§ **ACTIVITY**
Below are some records; find each line that carries the word "cells" and copy it.
=== Section Start ===
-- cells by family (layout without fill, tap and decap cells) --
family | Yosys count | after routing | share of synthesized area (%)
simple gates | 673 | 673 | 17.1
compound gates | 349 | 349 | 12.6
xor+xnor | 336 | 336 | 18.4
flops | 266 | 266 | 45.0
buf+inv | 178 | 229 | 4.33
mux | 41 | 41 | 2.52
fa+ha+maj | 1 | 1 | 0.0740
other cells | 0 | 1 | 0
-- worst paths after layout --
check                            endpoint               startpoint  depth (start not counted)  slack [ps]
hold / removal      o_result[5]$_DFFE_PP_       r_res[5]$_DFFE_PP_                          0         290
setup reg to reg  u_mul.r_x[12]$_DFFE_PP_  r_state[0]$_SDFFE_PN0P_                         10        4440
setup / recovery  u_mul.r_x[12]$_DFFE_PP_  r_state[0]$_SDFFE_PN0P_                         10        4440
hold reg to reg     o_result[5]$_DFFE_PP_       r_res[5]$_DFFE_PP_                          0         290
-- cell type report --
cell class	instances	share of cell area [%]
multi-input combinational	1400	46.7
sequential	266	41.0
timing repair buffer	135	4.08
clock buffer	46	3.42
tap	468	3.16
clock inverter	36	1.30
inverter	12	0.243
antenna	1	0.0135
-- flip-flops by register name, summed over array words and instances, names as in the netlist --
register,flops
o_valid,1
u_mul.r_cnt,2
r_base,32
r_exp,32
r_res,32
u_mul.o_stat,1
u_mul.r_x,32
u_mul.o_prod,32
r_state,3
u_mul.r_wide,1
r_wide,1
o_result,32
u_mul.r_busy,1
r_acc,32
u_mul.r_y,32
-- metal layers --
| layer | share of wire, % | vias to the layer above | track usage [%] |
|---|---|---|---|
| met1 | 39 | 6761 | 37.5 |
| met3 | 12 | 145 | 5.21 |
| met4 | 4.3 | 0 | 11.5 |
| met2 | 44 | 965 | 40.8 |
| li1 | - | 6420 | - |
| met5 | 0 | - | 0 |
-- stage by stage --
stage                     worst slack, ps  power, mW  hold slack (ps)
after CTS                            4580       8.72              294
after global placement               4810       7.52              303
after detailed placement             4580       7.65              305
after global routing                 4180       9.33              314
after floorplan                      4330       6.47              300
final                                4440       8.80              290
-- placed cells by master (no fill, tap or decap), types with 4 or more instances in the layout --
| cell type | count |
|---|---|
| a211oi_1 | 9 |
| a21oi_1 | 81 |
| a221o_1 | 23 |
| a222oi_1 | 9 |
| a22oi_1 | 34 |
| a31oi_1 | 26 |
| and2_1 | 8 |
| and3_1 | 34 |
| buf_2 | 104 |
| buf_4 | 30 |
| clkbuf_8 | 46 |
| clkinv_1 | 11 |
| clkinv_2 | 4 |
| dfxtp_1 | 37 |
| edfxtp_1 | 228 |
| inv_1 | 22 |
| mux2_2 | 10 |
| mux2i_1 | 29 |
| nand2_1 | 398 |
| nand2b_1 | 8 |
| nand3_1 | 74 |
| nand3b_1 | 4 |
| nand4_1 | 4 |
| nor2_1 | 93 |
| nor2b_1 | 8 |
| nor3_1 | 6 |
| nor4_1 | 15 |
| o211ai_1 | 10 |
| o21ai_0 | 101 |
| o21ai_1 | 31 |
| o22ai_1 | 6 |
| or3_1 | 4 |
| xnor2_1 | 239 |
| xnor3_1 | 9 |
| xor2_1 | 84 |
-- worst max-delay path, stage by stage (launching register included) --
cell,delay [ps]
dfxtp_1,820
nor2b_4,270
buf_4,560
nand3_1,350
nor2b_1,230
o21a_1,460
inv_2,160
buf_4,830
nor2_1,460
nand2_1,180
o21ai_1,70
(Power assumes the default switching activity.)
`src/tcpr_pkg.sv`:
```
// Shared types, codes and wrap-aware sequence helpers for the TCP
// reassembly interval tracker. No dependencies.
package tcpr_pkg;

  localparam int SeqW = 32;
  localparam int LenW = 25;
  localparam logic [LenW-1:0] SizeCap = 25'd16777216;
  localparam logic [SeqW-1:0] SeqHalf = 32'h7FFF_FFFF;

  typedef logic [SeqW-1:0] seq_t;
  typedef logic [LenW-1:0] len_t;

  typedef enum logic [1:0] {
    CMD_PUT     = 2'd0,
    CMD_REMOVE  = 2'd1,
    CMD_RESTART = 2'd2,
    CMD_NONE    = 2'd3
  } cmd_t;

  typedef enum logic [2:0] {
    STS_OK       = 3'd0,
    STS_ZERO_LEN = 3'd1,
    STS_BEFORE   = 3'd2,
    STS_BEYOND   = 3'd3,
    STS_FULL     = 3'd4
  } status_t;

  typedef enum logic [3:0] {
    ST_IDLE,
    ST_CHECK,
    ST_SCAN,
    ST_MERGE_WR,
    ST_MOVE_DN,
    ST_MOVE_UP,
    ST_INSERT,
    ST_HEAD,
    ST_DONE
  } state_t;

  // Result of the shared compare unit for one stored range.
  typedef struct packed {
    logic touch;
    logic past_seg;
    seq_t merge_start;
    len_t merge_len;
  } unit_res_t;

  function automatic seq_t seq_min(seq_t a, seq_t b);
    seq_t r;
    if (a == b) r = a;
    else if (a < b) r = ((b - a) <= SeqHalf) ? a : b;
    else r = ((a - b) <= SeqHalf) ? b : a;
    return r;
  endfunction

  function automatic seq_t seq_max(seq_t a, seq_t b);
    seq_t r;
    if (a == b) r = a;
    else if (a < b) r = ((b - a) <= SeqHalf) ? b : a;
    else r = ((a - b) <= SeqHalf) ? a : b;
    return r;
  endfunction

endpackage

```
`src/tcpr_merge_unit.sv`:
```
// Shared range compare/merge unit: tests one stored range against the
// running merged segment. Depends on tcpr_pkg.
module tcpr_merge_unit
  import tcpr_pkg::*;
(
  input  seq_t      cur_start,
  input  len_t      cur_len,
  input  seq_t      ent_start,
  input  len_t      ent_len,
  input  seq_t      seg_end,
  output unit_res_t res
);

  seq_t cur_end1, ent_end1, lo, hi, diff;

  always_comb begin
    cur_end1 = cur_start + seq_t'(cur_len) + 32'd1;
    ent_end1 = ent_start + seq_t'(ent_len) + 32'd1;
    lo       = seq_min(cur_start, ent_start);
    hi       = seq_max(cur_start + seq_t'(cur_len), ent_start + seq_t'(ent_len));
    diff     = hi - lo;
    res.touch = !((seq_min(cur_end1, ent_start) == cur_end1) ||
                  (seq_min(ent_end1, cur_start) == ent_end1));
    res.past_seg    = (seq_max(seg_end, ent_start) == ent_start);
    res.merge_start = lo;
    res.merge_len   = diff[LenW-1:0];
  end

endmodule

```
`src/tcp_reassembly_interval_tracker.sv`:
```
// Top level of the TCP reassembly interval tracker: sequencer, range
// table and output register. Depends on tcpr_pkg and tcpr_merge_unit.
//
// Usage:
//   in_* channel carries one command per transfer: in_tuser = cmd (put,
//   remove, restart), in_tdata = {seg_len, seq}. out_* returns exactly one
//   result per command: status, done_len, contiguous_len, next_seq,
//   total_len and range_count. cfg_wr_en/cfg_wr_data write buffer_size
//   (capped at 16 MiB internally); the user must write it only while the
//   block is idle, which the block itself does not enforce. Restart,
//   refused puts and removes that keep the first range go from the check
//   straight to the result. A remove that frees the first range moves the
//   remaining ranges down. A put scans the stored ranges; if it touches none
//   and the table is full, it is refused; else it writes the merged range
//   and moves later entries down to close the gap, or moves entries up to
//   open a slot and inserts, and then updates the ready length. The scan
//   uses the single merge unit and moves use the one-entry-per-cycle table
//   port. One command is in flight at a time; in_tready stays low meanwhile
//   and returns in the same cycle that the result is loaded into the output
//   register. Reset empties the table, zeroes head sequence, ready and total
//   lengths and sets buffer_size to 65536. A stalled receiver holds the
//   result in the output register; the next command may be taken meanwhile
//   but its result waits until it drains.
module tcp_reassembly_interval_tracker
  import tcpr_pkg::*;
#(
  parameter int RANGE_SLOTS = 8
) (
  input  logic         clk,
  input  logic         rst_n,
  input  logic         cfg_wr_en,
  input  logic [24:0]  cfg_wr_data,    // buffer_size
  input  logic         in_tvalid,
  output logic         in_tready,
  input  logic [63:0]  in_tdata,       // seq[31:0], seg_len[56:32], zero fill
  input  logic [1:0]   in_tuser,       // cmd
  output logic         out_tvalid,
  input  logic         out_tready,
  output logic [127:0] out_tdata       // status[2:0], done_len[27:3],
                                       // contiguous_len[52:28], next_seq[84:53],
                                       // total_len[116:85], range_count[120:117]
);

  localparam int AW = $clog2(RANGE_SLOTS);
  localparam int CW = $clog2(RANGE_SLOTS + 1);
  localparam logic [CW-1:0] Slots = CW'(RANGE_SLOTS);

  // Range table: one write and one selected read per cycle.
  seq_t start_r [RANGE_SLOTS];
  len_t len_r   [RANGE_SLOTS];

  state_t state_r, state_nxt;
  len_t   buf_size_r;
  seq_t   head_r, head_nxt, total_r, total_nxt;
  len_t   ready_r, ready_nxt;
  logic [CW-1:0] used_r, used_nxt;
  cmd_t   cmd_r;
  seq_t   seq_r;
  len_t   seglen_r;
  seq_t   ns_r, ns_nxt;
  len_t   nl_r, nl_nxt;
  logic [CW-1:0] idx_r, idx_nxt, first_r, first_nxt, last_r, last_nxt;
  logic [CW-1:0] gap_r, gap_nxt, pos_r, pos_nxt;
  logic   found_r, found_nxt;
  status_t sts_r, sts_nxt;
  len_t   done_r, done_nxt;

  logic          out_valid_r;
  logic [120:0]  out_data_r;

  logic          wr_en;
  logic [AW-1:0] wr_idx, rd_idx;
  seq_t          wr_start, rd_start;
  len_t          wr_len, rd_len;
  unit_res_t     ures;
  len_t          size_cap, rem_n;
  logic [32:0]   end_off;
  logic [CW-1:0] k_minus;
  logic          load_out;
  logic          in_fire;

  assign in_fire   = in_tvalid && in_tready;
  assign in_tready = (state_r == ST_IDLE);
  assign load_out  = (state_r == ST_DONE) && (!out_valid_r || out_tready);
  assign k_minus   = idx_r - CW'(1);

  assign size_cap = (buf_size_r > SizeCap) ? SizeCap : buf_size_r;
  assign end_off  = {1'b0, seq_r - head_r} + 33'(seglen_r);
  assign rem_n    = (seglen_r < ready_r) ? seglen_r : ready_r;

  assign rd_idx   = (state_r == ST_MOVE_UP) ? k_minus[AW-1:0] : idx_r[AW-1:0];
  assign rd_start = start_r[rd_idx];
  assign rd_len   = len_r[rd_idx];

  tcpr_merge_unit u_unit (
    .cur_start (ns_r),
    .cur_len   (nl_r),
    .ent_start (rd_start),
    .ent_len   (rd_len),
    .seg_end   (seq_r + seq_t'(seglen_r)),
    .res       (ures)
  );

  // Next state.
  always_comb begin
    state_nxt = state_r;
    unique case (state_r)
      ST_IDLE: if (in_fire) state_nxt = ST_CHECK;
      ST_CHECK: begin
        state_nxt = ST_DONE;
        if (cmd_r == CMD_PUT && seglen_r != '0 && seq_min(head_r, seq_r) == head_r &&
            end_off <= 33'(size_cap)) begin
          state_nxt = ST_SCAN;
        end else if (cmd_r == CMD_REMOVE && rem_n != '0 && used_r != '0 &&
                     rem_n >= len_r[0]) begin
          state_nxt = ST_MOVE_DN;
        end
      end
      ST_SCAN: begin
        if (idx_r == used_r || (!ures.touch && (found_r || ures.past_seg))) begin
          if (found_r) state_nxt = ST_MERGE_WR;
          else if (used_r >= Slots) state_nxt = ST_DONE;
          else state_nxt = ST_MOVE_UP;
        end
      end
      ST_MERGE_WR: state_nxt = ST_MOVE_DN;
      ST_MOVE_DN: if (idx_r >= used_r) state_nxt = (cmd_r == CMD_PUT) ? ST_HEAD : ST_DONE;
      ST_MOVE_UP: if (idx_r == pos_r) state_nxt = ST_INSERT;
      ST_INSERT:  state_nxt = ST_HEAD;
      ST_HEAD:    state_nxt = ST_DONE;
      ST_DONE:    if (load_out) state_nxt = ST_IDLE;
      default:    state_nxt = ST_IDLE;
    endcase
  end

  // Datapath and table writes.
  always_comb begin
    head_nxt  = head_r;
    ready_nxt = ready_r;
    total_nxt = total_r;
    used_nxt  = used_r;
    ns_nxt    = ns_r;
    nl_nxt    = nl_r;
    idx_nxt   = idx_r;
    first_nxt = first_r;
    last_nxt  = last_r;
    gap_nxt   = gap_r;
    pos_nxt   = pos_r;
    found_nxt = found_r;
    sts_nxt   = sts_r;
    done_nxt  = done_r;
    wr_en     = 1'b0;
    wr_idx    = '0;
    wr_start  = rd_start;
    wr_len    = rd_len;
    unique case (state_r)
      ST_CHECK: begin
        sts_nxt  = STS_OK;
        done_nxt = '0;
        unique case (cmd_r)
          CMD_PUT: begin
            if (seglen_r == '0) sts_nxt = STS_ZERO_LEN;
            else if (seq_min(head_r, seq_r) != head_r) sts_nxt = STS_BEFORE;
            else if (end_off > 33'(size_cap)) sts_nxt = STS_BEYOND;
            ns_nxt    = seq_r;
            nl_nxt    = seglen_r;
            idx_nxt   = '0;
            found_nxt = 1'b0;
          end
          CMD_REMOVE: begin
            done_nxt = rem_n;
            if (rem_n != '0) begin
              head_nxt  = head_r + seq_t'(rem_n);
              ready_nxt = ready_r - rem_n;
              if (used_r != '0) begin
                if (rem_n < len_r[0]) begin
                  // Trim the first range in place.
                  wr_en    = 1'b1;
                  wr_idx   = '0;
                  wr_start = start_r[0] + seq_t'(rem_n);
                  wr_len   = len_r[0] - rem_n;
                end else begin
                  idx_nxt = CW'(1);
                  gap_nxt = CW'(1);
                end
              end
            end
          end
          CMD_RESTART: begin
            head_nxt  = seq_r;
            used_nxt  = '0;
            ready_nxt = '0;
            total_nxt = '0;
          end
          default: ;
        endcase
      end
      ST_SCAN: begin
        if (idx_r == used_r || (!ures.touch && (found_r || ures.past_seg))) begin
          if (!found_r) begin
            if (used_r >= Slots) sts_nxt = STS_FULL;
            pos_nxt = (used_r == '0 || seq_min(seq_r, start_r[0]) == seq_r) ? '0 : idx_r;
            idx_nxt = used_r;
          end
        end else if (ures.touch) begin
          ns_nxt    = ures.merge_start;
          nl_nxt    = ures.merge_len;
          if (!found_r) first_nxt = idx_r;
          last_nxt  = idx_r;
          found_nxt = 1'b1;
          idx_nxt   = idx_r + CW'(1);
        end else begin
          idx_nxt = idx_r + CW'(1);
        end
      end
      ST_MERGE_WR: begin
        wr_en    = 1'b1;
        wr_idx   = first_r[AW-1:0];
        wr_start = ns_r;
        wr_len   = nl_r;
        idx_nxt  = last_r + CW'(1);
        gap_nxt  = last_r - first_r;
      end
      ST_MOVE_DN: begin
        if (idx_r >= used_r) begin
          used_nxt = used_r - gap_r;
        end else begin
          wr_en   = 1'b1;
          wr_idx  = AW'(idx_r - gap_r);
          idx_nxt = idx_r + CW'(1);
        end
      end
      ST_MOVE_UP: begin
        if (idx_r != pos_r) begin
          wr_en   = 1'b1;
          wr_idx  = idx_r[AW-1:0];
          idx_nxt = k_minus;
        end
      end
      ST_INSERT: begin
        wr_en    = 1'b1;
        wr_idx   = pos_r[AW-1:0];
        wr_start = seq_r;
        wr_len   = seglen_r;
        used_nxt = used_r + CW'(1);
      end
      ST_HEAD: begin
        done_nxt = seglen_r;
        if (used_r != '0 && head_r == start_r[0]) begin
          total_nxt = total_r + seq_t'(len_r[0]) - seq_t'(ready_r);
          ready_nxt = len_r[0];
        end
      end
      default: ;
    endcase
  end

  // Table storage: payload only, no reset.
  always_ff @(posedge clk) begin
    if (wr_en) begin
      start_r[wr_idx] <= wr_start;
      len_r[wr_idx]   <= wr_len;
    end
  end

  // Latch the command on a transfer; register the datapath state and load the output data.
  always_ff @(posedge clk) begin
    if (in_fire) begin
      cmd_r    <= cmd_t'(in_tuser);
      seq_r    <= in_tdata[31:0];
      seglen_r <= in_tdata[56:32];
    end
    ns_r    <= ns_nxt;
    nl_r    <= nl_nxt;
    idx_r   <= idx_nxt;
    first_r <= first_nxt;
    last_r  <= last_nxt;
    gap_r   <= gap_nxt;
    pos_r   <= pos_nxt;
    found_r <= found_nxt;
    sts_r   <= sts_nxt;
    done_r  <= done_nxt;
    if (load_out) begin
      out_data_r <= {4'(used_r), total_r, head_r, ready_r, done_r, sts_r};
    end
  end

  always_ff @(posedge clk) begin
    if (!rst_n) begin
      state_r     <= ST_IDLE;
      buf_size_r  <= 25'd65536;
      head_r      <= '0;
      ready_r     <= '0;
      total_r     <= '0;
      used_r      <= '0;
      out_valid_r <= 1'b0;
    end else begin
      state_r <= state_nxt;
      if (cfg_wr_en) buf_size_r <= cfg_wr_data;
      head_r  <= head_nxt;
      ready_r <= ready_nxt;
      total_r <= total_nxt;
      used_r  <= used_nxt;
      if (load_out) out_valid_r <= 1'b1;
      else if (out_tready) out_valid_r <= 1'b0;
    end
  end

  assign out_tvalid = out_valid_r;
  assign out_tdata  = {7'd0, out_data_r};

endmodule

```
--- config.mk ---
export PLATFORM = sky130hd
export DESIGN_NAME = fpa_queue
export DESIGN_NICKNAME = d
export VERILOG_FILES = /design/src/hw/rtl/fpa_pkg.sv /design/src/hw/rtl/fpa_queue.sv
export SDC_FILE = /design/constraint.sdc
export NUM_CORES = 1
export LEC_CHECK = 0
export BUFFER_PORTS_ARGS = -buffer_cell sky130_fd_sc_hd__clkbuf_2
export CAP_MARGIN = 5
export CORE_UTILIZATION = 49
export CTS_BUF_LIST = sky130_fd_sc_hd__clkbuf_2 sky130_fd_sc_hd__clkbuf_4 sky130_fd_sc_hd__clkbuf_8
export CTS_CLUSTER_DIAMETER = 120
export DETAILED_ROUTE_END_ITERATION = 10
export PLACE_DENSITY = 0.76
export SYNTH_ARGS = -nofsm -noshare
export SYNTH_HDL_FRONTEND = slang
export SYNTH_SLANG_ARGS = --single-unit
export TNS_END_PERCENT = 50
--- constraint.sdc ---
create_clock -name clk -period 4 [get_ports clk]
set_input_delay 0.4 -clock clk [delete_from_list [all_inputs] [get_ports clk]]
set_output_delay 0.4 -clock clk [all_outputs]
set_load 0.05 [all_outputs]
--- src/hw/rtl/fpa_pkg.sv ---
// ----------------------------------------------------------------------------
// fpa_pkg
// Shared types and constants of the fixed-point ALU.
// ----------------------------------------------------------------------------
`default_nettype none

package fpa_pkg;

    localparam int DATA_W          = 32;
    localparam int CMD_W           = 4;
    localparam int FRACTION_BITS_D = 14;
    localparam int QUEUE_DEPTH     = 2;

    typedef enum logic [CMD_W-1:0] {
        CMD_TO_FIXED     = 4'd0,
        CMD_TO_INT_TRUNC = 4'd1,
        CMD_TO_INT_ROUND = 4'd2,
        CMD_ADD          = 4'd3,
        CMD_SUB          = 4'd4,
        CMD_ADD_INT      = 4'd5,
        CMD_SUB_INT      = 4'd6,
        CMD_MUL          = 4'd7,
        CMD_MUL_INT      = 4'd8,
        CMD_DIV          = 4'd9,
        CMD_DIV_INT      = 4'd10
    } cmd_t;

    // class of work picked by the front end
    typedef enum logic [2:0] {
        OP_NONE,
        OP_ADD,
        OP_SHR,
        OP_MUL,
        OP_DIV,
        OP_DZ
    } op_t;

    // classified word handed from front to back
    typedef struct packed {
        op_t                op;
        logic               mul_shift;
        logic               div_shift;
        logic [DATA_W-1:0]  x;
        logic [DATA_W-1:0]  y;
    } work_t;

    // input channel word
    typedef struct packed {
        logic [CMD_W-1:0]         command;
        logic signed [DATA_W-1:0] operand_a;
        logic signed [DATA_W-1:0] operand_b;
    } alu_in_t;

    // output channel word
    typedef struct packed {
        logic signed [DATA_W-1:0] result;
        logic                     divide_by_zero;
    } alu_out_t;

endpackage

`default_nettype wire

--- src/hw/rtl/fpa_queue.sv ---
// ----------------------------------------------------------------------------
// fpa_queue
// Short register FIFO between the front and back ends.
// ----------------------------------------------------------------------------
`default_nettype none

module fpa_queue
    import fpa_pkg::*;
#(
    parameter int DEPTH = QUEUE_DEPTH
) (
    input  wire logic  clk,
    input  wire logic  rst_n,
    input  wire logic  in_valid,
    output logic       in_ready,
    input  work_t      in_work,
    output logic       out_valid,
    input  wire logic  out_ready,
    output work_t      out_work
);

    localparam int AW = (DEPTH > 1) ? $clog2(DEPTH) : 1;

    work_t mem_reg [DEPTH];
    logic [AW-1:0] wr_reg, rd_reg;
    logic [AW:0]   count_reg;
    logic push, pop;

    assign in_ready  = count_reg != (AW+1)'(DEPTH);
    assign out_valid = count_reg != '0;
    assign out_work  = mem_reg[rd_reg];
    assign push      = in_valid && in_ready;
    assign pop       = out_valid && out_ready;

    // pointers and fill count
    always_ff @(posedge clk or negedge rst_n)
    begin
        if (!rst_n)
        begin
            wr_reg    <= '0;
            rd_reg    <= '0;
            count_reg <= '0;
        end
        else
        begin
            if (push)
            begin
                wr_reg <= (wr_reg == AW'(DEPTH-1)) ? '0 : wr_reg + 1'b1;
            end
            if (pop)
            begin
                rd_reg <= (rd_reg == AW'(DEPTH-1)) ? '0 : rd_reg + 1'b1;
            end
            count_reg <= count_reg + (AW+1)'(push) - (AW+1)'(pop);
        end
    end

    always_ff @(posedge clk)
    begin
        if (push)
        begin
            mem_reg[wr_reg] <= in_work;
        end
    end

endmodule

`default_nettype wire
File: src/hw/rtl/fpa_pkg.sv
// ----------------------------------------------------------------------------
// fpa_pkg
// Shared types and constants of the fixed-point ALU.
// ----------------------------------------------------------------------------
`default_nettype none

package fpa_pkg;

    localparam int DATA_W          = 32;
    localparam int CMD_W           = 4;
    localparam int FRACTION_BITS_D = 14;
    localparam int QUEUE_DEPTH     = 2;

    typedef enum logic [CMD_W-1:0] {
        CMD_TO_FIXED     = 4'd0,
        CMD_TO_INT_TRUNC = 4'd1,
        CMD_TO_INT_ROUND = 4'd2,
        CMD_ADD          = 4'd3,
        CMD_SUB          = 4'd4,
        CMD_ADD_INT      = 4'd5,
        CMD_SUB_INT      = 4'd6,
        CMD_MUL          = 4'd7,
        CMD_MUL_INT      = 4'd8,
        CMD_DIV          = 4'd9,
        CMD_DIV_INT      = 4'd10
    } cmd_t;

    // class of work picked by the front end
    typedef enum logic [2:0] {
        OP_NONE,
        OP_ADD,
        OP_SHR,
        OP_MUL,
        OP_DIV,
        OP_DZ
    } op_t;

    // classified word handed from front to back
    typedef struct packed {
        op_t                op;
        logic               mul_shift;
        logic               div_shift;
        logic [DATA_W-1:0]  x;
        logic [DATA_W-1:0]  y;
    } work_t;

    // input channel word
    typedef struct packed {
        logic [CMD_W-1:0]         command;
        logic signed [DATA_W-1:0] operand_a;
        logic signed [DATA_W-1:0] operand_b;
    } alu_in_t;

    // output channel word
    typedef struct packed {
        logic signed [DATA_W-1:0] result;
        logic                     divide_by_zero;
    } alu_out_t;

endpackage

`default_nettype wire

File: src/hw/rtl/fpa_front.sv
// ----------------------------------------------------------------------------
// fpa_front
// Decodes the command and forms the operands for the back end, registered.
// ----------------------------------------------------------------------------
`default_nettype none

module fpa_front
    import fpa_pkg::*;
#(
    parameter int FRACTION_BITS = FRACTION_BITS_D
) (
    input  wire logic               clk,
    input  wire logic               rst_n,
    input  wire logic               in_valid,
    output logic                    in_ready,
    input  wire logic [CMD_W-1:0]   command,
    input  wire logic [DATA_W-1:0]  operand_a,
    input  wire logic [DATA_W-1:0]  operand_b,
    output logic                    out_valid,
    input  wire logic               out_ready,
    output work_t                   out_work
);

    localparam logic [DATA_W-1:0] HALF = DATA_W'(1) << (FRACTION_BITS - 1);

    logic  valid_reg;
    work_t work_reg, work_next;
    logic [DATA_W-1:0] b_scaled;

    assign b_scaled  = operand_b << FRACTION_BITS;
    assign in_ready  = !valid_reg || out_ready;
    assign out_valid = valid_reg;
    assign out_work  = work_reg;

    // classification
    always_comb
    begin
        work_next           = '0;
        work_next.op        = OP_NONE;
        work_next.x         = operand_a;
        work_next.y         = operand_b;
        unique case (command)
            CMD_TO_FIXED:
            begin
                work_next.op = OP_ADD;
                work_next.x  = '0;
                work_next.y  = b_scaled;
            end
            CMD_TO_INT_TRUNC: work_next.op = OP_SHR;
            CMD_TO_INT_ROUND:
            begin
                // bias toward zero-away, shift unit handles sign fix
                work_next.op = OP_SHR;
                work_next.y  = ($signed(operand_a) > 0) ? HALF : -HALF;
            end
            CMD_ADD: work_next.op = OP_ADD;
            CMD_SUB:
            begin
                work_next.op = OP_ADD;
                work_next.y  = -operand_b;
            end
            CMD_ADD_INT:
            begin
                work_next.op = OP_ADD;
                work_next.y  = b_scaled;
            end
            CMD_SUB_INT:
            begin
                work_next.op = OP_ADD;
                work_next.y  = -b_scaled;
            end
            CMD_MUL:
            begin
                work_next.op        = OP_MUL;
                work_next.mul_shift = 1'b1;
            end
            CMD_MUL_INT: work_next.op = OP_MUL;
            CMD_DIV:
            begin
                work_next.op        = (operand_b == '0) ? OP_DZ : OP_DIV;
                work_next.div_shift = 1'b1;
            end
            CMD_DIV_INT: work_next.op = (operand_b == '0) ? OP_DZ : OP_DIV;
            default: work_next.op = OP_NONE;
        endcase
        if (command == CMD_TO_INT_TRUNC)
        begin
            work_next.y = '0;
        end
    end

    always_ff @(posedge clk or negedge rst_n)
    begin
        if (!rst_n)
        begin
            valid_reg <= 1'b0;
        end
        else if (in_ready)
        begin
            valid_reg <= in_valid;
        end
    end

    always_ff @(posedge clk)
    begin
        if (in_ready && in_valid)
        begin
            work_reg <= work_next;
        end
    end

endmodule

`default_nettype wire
=== Section End ===
§ **RESPONSE TO THIS EXERCISE**
-- cells by family (layout without fill, tap and decap cells) --
other cells | 0 | 1 | 0
-- placed cells by master (no fill, tap or decap), types with 4 or more instances in the layout --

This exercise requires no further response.